A complete, word-for-word restatement of the entries is needed.

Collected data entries
[Start of Attachment]
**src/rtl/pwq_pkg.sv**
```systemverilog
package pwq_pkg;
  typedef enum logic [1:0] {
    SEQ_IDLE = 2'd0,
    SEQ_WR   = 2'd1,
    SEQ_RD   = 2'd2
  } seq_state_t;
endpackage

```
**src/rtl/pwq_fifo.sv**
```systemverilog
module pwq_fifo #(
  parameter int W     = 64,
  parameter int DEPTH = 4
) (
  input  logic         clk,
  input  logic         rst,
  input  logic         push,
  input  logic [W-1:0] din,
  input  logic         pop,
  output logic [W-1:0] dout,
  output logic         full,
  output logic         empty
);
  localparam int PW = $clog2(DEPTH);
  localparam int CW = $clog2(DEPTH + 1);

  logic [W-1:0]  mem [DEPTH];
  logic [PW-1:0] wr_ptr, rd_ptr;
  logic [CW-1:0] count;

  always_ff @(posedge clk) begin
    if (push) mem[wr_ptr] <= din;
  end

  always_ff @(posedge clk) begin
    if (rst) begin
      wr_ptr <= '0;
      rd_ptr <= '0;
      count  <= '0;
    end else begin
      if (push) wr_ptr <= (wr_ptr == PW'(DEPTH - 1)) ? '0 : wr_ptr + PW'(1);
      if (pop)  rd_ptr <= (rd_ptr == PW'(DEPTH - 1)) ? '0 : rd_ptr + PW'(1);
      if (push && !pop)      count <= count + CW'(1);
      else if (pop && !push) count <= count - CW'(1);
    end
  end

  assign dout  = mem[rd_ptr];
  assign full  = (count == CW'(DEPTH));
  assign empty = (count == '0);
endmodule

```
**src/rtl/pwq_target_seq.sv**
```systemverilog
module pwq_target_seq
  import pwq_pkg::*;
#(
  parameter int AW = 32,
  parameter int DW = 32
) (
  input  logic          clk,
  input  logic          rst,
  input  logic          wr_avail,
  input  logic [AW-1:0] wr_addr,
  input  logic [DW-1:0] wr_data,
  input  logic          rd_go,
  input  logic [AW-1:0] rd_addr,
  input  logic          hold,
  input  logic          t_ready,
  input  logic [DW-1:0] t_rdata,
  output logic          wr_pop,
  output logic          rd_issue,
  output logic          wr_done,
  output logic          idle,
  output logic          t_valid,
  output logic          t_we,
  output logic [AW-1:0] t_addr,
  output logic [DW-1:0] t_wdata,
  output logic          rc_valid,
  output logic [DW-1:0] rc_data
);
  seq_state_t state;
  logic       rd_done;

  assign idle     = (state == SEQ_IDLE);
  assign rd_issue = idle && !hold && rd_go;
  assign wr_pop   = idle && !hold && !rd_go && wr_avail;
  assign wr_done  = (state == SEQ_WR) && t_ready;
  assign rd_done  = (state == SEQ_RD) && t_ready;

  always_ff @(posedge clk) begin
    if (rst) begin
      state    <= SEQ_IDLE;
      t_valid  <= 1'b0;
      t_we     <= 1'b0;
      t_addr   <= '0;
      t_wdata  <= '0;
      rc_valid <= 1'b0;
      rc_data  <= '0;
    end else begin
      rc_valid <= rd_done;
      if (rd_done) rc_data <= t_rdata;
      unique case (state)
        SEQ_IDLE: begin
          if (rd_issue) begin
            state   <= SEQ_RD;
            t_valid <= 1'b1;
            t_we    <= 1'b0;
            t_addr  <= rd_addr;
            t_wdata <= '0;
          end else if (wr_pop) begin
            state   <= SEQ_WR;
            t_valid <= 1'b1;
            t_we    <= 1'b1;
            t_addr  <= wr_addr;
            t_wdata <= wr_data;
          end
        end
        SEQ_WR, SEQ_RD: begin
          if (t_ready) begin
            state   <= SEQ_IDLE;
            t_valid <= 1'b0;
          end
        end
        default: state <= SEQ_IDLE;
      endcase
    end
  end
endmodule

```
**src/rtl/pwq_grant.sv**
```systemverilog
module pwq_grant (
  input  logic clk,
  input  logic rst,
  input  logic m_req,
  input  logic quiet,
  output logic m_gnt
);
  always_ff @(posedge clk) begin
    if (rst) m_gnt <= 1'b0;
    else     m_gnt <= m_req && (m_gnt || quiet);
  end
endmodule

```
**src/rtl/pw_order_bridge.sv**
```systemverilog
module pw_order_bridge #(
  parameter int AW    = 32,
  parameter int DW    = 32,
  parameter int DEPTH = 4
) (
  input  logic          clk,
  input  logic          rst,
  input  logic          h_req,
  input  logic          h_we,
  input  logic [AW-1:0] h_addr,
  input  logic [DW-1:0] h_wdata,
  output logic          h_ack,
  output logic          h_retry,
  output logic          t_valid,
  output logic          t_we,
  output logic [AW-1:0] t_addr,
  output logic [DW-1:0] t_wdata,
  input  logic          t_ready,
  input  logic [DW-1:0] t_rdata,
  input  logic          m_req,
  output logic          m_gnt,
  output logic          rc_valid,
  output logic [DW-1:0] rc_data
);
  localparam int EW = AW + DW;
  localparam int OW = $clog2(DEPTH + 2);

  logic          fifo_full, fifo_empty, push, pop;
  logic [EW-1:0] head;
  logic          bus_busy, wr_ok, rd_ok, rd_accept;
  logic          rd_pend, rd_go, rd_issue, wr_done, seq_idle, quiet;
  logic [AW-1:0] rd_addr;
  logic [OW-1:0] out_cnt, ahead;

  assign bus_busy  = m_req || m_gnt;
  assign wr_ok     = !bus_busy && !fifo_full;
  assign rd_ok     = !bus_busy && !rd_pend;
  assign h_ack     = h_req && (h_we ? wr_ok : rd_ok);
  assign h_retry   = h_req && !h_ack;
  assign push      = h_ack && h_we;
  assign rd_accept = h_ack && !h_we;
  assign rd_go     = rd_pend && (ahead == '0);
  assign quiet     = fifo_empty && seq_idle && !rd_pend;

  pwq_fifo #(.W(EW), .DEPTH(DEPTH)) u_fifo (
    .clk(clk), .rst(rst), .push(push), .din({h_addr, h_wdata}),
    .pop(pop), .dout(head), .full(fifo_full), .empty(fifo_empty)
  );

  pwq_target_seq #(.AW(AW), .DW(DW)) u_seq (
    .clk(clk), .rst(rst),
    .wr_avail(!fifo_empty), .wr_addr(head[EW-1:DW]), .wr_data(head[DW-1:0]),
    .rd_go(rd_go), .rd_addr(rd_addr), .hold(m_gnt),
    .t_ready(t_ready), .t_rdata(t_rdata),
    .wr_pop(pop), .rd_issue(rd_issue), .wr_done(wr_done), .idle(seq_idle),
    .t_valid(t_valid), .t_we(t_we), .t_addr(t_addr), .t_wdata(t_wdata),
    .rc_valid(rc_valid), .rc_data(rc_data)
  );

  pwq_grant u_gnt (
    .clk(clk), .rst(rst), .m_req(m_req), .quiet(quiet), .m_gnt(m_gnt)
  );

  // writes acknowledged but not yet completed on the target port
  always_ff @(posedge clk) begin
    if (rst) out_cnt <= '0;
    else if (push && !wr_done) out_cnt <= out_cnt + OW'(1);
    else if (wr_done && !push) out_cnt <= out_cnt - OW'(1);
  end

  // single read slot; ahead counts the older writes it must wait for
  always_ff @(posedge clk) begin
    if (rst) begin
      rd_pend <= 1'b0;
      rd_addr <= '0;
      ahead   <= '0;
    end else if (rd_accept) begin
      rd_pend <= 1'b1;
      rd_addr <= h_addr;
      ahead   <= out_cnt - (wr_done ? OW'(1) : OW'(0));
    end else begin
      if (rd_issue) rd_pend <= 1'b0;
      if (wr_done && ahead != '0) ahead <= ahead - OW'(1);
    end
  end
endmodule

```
[End of Attachment]
* _YOUR SOLUTION_
**src/rtl/pwq_pkg.sv**
```systemverilog
package pwq_pkg;
  typedef enum logic [1:0] {
    SEQ_IDLE = 2'd0,
    SEQ_WR   = 2'd1,
    SEQ_RD   = 2'd2
  } seq_state_t;
endpackage

```
**src/rtl/pwq_fifo.sv**
```systemverilog
module pwq_fifo #(
  parameter int W     = 64,
  parameter int DEPTH = 4
) (
  input  logic         clk,
  input  logic         rst,
  input  logic         push,
  input  logic [W-1:0] din,
  input  logic         pop,
  output logic [W-1:0] dout,
  output logic         full,
  output logic         empty
);
  localparam int PW = $clog2(DEPTH);
  localparam int CW = $clog2(DEPTH + 1);

  logic [W-1:0]  mem [DEPTH];
  logic [PW-1:0] wr_ptr, rd_ptr;
  logic [CW-1:0] count;

  always_ff @(posedge clk) begin
    if (push) mem[wr_ptr] <= din;
  end

  always_ff @(posedge clk) begin
    if (rst) begin
      wr_ptr <= '0;
      rd_ptr <= '0;
      count  <= '0;
    end else begin
      if (push) wr_ptr <= (wr_ptr == PW'(DEPTH - 1)) ? '0 : wr_ptr + PW'(1);
      if (pop)  rd_ptr <= (rd_ptr == PW'(DEPTH - 1)) ? '0 : rd_ptr + PW'(1);
      if (push && !pop)      count <= count + CW'(1);
      else if (pop && !push) count <= count - CW'(1);
    end
  end

  assign dout  = mem[rd_ptr];
  assign full  = (count == CW'(DEPTH));
  assign empty = (count == '0);
endmodule

```
**src/rtl/pwq_target_seq.sv**
```systemverilog
module pwq_target_seq
  import pwq_pkg::*;
#(
  parameter int AW = 32,
  parameter int DW = 32
) (
  input  logic          clk,
  input  logic          rst,
  input  logic          wr_avail,
  input  logic [AW-1:0] wr_addr,
  input  logic [DW-1:0] wr_data,
  input  logic          rd_go,
  input  logic [AW-1:0] rd_addr,
  input  logic          hold,
  input  logic          t_ready,
  input  logic [DW-1:0] t_rdata,
  output logic          wr_pop,
  output logic          rd_issue,
  output logic          wr_done,
  output logic          idle,
  output logic          t_valid,
  output logic          t_we,
  output logic [AW-1:0] t_addr,
  output logic [DW-1:0] t_wdata,
  output logic          rc_valid,
  output logic [DW-1:0] rc_data
);
  seq_state_t state;
  logic       rd_done;

  assign idle     = (state == SEQ_IDLE);
  assign rd_issue = idle && !hold && rd_go;
  assign wr_pop   = idle && !hold && !rd_go && wr_avail;
  assign wr_done  = (state == SEQ_WR) && t_ready;
  assign rd_done  = (state == SEQ_RD) && t_ready;

  always_ff @(posedge clk) begin
    if (rst) begin
      state    <= SEQ_IDLE;
      t_valid  <= 1'b0;
      t_we     <= 1'b0;
      t_addr   <= '0;
      t_wdata  <= '0;
      rc_valid <= 1'b0;
      rc_data  <= '0;
    end else begin
      rc_valid <= rd_done;
      if (rd_done) rc_data <= t_rdata;
      unique case (state)
        SEQ_IDLE: begin
          if (rd_issue) begin
            state   <= SEQ_RD;
            t_valid <= 1'b1;
            t_we    <= 1'b0;
            t_addr  <= rd_addr;
            t_wdata <= '0;
          end else if (wr_pop) begin
            state   <= SEQ_WR;
            t_valid <= 1'b1;
            t_we    <= 1'b1;
            t_addr  <= wr_addr;
            t_wdata <= wr_data;
          end
        end
        SEQ_WR, SEQ_RD: begin
          if (t_ready) begin
            state   <= SEQ_IDLE;
            t_valid <= 1'b0;
          end
        end
        default: state <= SEQ_IDLE;
      endcase
    end
  end
endmodule

```
**src/rtl/pwq_grant.sv**
```systemverilog
module pwq_grant (
  input  logic clk,
  input  logic rst,
  input  logic m_req,
  input  logic quiet,
  output logic m_gnt
);
  always_ff @(posedge clk) begin
    if (rst) m_gnt <= 1'b0;
    else     m_gnt <= m_req && (m_gnt || quiet);
  end
endmodule

```
**src/rtl/pw_order_bridge.sv**
```systemverilog
module pw_order_bridge #(
  parameter int AW    = 32,
  parameter int DW    = 32,
  parameter int DEPTH = 4
) (
  input  logic          clk,
  input  logic          rst,
  input  logic          h_req,
  input  logic          h_we,
  input  logic [AW-1:0] h_addr,
  input  logic [DW-1:0] h_wdata,
  output logic          h_ack,
  output logic          h_retry,
  output logic          t_valid,
  output logic          t_we,
  output logic [AW-1:0] t_addr,
  output logic [DW-1:0] t_wdata,
  input  logic          t_ready,
  input  logic [DW-1:0] t_rdata,
  input  logic          m_req,
  output logic          m_gnt,
  output logic          rc_valid,
  output logic [DW-1:0] rc_data
);
  localparam int EW = AW + DW;
  localparam int OW = $clog2(DEPTH + 2);

  logic          fifo_full, fifo_empty, push, pop;
  logic [EW-1:0] head;
  logic          bus_busy, wr_ok, rd_ok, rd_accept;
  logic          rd_pend, rd_go, rd_issue, wr_done, seq_idle, quiet;
  logic [AW-1:0] rd_addr;
  logic [OW-1:0] out_cnt, ahead;

  assign bus_busy  = m_req || m_gnt;
  assign wr_ok     = !bus_busy && !fifo_full;
  assign rd_ok     = !bus_busy && !rd_pend;
  assign h_ack     = h_req && (h_we ? wr_ok : rd_ok);
  assign h_retry   = h_req && !h_ack;
  assign push      = h_ack && h_we;
  assign rd_accept = h_ack && !h_we;
  assign rd_go     = rd_pend && (ahead == '0);
  assign quiet     = fifo_empty && seq_idle && !rd_pend;

  pwq_fifo #(.W(EW), .DEPTH(DEPTH)) u_fifo (
    .clk(clk), .rst(rst), .push(push), .din({h_addr, h_wdata}),
    .pop(pop), .dout(head), .full(fifo_full), .empty(fifo_empty)
  );

  pwq_target_seq #(.AW(AW), .DW(DW)) u_seq (
    .clk(clk), .rst(rst),
    .wr_avail(!fifo_empty), .wr_addr(head[EW-1:DW]), .wr_data(head[DW-1:0]),
    .rd_go(rd_go), .rd_addr(rd_addr), .hold(m_gnt),
    .t_ready(t_ready), .t_rdata(t_rdata),
    .wr_pop(pop), .rd_issue(rd_issue), .wr_done(wr_done), .idle(seq_idle),
    .t_valid(t_valid), .t_we(t_we), .t_addr(t_addr), .t_wdata(t_wdata),
    .rc_valid(rc_valid), .rc_data(rc_data)
  );

  pwq_grant u_gnt (
    .clk(clk), .rst(rst), .m_req(m_req), .quiet(quiet), .m_gnt(m_gnt)
  );

  // writes acknowledged but not yet completed on the target port
  always_ff @(posedge clk) begin
    if (rst) out_cnt <= '0;
    else if (push && !wr_done) out_cnt <= out_cnt + OW'(1);
    else if (wr_done && !push) out_cnt <= out_cnt - OW'(1);
  end

  // single read slot; ahead counts the older writes it must wait for
  always_ff @(posedge clk) begin
    if (rst) begin
      rd_pend <= 1'b0;
      rd_addr <= '0;
      ahead   <= '0;
    end else if (rd_accept) begin
      rd_pend <= 1'b1;
      rd_addr <= h_addr;
      ahead   <= out_cnt - (wr_done ? OW'(1) : OW'(0));
    end else begin
      if (rd_issue) rd_pend <= 1'b0;
      if (wr_done && ahead != '0) ahead <= ahead - OW'(1);
    end
  end
endmodule

```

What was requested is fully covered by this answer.